• _EXTRACTED ENTRIES_:
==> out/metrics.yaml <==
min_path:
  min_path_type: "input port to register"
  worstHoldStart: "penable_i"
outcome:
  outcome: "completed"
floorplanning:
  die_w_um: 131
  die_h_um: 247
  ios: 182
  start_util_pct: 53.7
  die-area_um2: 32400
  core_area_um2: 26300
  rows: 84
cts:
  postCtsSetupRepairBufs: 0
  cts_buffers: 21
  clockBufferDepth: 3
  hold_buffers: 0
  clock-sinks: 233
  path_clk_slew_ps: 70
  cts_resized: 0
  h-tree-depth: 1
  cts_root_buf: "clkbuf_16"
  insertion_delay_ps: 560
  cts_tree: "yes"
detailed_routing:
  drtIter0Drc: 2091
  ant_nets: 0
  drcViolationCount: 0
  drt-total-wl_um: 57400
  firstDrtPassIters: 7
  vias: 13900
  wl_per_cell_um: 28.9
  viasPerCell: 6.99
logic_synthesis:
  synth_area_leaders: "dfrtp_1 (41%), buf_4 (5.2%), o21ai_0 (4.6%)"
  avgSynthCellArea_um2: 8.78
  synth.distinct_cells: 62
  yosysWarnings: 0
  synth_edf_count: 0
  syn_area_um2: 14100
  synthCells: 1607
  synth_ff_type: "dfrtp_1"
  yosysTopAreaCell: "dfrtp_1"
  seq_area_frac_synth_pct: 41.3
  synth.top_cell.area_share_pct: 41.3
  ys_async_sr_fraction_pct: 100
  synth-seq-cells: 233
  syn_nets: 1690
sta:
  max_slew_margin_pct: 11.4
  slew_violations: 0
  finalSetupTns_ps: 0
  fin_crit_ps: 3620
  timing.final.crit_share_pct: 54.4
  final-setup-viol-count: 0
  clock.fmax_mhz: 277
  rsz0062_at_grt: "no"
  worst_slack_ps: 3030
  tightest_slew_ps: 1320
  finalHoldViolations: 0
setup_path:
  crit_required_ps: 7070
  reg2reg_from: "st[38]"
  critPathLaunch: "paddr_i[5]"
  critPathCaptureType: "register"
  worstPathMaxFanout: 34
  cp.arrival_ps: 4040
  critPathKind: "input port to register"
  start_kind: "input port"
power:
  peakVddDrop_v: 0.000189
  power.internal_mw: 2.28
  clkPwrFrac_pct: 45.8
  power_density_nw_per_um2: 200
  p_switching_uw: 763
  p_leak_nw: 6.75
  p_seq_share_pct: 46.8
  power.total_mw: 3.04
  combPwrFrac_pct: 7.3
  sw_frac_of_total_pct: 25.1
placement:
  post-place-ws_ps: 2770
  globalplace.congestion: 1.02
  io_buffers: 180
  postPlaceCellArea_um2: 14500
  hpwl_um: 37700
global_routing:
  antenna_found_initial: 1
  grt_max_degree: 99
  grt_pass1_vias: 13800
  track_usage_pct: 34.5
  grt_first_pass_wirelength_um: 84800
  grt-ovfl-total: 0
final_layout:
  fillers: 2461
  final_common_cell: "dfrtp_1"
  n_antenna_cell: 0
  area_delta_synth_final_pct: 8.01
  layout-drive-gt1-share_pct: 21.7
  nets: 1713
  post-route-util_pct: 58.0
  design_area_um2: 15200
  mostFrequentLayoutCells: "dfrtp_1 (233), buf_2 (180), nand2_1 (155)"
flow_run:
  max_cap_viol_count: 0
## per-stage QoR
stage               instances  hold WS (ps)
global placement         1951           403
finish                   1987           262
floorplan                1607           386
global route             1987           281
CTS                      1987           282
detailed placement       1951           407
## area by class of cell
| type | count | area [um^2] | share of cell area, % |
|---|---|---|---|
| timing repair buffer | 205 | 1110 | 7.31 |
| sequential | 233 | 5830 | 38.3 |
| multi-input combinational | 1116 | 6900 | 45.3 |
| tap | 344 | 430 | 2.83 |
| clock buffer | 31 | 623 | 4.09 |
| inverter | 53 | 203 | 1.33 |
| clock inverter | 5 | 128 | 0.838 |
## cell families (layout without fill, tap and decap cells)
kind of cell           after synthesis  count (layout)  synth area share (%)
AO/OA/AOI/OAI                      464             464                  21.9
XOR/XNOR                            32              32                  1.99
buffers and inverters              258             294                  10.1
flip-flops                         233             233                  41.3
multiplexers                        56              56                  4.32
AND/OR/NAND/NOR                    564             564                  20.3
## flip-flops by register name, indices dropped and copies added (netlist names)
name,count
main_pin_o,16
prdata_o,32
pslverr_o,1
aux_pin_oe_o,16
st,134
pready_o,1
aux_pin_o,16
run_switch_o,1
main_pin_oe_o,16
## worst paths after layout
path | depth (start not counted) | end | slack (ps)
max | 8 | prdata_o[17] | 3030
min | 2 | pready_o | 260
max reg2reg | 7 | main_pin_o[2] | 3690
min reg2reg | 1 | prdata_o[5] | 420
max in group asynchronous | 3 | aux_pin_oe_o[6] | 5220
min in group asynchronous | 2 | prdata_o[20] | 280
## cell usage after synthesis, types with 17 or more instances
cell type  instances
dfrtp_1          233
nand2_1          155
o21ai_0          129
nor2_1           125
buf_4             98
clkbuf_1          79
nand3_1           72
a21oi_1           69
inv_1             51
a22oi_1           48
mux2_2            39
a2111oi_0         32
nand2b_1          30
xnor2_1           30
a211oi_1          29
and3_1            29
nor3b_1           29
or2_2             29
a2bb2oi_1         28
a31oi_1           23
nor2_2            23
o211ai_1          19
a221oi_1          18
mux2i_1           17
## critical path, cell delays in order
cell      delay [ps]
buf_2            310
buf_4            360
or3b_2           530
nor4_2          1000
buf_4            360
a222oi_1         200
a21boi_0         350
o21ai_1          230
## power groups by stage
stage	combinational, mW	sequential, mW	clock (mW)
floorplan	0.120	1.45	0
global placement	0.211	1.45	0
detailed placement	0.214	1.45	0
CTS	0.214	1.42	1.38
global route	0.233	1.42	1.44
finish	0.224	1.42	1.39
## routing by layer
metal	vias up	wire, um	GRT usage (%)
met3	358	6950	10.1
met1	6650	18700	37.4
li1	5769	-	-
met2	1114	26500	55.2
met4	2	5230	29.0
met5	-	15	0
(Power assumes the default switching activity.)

* * *

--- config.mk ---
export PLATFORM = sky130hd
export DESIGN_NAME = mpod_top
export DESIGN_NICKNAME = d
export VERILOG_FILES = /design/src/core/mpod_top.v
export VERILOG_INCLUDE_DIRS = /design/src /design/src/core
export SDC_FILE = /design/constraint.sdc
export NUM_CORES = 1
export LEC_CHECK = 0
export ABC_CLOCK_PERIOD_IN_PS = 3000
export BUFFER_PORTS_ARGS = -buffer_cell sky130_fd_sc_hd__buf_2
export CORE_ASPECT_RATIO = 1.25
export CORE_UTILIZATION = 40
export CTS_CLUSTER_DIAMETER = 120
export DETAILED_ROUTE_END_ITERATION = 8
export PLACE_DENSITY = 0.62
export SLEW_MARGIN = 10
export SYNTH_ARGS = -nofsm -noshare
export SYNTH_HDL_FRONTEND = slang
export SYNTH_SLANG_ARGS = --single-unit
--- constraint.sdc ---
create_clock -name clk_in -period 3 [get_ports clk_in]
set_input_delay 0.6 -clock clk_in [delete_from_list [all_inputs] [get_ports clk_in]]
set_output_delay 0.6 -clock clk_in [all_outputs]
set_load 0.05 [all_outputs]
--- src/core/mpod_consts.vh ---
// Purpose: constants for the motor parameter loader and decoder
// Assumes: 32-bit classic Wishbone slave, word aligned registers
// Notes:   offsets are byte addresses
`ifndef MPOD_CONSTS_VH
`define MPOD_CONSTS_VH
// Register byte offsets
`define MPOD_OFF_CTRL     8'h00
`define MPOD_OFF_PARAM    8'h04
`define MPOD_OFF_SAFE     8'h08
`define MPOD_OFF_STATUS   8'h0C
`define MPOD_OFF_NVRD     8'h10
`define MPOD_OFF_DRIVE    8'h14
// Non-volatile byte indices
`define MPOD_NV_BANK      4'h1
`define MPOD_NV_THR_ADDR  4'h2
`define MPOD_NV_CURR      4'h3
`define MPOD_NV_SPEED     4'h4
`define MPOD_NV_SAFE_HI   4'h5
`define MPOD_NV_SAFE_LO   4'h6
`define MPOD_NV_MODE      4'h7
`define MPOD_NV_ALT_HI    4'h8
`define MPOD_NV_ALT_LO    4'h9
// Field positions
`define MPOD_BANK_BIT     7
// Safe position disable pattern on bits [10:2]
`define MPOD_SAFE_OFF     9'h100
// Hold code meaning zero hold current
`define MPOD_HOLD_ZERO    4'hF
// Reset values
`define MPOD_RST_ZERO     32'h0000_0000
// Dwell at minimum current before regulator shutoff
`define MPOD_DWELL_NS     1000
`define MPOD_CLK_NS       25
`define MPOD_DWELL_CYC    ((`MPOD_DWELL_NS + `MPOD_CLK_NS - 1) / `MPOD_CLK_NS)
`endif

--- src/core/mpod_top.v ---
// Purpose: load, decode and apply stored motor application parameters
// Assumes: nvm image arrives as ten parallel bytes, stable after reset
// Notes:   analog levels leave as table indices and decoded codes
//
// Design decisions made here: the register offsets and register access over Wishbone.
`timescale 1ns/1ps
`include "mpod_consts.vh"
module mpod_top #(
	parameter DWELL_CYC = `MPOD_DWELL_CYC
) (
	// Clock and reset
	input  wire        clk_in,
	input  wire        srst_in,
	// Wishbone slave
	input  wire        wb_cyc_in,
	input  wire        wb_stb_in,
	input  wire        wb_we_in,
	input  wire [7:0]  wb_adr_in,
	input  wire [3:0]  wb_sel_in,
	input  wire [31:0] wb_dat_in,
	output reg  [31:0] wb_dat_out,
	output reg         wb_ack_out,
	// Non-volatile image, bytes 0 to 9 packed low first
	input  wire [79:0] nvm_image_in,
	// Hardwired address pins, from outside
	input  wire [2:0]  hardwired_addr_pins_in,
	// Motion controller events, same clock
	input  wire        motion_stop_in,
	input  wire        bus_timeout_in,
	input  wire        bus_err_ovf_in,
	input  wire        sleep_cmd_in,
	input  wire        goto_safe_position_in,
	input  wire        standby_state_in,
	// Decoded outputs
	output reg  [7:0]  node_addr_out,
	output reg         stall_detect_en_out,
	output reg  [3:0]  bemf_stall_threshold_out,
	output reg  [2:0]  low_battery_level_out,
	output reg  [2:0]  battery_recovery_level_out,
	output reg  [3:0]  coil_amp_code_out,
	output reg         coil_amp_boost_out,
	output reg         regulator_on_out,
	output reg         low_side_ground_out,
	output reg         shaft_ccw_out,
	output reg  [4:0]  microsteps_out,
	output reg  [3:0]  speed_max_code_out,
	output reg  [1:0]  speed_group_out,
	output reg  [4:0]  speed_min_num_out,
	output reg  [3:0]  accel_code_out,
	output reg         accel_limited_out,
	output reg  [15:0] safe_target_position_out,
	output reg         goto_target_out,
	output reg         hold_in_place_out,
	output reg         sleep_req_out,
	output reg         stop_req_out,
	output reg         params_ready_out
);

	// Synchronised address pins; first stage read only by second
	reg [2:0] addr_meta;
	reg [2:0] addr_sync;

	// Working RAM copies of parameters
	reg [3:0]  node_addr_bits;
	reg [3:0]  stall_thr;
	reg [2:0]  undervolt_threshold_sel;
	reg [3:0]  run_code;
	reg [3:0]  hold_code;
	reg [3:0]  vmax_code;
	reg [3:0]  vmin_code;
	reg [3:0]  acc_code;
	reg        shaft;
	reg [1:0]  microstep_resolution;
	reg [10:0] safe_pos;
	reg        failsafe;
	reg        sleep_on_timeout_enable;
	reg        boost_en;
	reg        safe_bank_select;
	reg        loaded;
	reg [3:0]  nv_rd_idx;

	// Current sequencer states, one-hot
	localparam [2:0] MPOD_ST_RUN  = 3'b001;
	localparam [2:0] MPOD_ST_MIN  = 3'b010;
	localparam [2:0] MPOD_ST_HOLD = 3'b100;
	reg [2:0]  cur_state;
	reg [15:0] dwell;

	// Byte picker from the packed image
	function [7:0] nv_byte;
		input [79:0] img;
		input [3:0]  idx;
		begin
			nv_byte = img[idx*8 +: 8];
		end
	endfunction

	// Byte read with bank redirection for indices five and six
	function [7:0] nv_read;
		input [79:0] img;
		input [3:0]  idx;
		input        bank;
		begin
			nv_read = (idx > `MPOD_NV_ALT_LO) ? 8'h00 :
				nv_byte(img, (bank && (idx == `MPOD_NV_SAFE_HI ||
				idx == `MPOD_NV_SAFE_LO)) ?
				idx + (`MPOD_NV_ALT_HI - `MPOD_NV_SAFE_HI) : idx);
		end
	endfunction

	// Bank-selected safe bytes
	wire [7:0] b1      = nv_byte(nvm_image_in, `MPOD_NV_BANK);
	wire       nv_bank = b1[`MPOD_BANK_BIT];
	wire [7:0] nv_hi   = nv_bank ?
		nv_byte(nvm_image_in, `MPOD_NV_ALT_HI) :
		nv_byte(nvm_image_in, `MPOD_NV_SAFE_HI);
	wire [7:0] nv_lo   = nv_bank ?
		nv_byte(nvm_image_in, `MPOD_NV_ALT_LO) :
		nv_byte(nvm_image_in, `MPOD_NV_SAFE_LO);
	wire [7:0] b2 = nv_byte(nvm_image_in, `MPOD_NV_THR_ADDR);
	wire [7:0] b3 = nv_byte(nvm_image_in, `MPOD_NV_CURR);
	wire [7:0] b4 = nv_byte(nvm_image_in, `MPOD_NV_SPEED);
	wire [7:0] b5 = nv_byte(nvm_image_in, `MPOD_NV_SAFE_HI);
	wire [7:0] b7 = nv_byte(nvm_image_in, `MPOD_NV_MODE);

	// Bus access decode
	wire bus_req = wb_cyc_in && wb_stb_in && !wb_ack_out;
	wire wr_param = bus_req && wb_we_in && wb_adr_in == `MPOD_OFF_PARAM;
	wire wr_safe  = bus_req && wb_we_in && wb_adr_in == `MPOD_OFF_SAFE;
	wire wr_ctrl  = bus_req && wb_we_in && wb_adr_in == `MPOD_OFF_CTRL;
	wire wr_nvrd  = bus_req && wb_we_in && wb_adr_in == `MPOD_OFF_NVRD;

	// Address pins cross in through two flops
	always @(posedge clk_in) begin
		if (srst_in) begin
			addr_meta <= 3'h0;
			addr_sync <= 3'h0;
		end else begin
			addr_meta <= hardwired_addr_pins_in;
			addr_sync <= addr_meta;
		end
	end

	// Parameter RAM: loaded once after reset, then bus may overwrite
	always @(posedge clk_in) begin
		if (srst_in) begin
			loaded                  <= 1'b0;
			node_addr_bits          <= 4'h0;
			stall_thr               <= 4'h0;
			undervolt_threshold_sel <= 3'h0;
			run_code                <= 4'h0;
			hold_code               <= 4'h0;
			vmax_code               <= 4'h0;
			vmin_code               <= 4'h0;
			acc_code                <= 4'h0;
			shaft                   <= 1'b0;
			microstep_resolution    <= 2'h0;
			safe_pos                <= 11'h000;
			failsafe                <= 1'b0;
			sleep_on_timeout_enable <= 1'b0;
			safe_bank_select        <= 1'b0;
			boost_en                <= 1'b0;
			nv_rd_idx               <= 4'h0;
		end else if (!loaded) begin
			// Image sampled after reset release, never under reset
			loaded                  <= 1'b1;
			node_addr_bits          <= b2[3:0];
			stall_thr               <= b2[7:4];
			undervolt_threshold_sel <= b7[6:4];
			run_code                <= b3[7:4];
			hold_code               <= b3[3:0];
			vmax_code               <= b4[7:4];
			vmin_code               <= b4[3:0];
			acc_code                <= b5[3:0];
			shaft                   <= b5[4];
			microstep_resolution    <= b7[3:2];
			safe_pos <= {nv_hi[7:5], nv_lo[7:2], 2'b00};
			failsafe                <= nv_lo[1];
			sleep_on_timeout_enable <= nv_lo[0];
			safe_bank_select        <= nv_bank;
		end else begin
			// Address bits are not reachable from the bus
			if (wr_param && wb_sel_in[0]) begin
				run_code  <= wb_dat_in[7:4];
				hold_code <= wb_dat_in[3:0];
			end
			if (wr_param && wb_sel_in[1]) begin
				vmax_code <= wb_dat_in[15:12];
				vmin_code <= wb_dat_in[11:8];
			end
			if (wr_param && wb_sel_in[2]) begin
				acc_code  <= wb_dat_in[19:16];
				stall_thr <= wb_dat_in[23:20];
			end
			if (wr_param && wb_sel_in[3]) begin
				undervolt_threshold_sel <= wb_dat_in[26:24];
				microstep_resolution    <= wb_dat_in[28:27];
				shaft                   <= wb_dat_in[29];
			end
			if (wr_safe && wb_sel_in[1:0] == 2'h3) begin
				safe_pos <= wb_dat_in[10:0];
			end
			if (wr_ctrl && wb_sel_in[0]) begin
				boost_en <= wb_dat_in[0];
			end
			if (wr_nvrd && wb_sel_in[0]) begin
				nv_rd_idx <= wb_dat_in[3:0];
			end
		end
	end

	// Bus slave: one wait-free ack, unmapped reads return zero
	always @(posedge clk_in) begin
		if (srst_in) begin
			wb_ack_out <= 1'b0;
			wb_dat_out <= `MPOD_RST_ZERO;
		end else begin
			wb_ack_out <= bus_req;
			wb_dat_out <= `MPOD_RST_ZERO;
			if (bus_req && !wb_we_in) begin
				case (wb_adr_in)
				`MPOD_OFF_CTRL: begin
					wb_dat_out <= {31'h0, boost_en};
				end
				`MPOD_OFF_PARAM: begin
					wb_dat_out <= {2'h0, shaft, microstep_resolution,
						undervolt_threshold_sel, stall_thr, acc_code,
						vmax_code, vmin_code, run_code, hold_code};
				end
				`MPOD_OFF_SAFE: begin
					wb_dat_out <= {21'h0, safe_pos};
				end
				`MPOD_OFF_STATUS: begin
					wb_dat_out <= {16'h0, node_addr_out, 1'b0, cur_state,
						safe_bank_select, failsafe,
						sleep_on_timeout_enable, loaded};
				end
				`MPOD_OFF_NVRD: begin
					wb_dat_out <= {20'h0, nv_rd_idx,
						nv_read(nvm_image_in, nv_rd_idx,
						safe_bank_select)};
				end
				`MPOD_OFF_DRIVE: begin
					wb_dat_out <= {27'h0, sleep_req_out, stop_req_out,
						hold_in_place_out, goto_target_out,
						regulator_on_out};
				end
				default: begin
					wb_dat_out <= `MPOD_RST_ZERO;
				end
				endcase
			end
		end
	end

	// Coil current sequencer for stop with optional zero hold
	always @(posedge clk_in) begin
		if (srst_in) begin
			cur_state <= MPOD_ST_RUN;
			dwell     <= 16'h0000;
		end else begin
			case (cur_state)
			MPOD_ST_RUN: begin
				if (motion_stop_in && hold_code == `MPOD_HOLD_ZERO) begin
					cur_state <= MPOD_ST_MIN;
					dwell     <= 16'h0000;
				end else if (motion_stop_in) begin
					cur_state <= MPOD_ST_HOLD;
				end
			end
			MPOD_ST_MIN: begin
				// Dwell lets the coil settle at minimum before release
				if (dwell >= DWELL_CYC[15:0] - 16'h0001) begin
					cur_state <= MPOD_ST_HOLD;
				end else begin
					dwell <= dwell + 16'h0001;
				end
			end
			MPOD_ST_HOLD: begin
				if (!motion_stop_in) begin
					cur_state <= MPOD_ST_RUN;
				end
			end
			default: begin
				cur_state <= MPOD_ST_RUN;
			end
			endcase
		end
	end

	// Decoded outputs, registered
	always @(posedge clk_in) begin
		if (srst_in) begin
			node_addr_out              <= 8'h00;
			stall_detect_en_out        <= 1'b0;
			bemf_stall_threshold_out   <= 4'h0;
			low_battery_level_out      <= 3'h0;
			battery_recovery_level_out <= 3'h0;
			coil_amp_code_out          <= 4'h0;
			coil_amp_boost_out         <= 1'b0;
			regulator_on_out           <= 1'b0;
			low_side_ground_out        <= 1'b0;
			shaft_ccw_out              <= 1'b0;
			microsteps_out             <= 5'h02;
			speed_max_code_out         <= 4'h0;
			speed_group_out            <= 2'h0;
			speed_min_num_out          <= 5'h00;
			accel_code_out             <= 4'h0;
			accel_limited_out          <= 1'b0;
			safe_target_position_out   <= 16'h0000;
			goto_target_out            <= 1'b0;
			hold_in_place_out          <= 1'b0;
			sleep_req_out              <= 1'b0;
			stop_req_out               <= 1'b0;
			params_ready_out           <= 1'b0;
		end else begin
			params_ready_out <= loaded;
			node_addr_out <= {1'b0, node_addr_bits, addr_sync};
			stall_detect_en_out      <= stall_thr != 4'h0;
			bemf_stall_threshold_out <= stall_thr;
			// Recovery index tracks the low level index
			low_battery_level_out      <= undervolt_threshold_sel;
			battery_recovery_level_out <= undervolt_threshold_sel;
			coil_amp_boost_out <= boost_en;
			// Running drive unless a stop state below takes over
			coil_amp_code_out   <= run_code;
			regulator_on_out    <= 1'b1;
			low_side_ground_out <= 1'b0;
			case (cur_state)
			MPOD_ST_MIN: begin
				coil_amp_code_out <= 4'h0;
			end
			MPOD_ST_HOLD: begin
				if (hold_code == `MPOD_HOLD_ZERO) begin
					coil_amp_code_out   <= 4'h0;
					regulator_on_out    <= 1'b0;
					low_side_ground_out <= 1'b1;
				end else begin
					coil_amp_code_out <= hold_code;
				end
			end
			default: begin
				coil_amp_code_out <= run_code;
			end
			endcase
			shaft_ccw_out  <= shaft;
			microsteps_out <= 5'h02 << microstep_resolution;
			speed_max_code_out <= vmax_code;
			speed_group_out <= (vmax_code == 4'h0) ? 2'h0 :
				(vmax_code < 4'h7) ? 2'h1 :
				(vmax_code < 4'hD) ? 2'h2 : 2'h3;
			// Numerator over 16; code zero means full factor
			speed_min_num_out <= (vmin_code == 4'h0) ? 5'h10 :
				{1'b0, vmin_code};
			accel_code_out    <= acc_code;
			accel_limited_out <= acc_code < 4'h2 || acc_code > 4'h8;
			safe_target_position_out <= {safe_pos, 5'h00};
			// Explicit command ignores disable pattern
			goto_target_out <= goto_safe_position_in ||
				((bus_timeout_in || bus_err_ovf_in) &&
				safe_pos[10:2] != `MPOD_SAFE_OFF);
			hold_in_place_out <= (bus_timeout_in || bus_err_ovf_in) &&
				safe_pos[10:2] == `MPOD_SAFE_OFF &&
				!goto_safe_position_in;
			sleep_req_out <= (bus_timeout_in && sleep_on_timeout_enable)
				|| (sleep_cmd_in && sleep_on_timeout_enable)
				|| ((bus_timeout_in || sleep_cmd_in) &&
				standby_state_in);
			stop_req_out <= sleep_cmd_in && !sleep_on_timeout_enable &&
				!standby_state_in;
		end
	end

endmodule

• _WHAT NEEDS TO BE DONE_: Copy each line in the listing where "asynchronous" appears.

• _WRITTEN RESPONSE_:
max in group asynchronous | 3 | aux_pin_oe_o[6] | 5220
min in group asynchronous | 2 | prdata_o[20] | 280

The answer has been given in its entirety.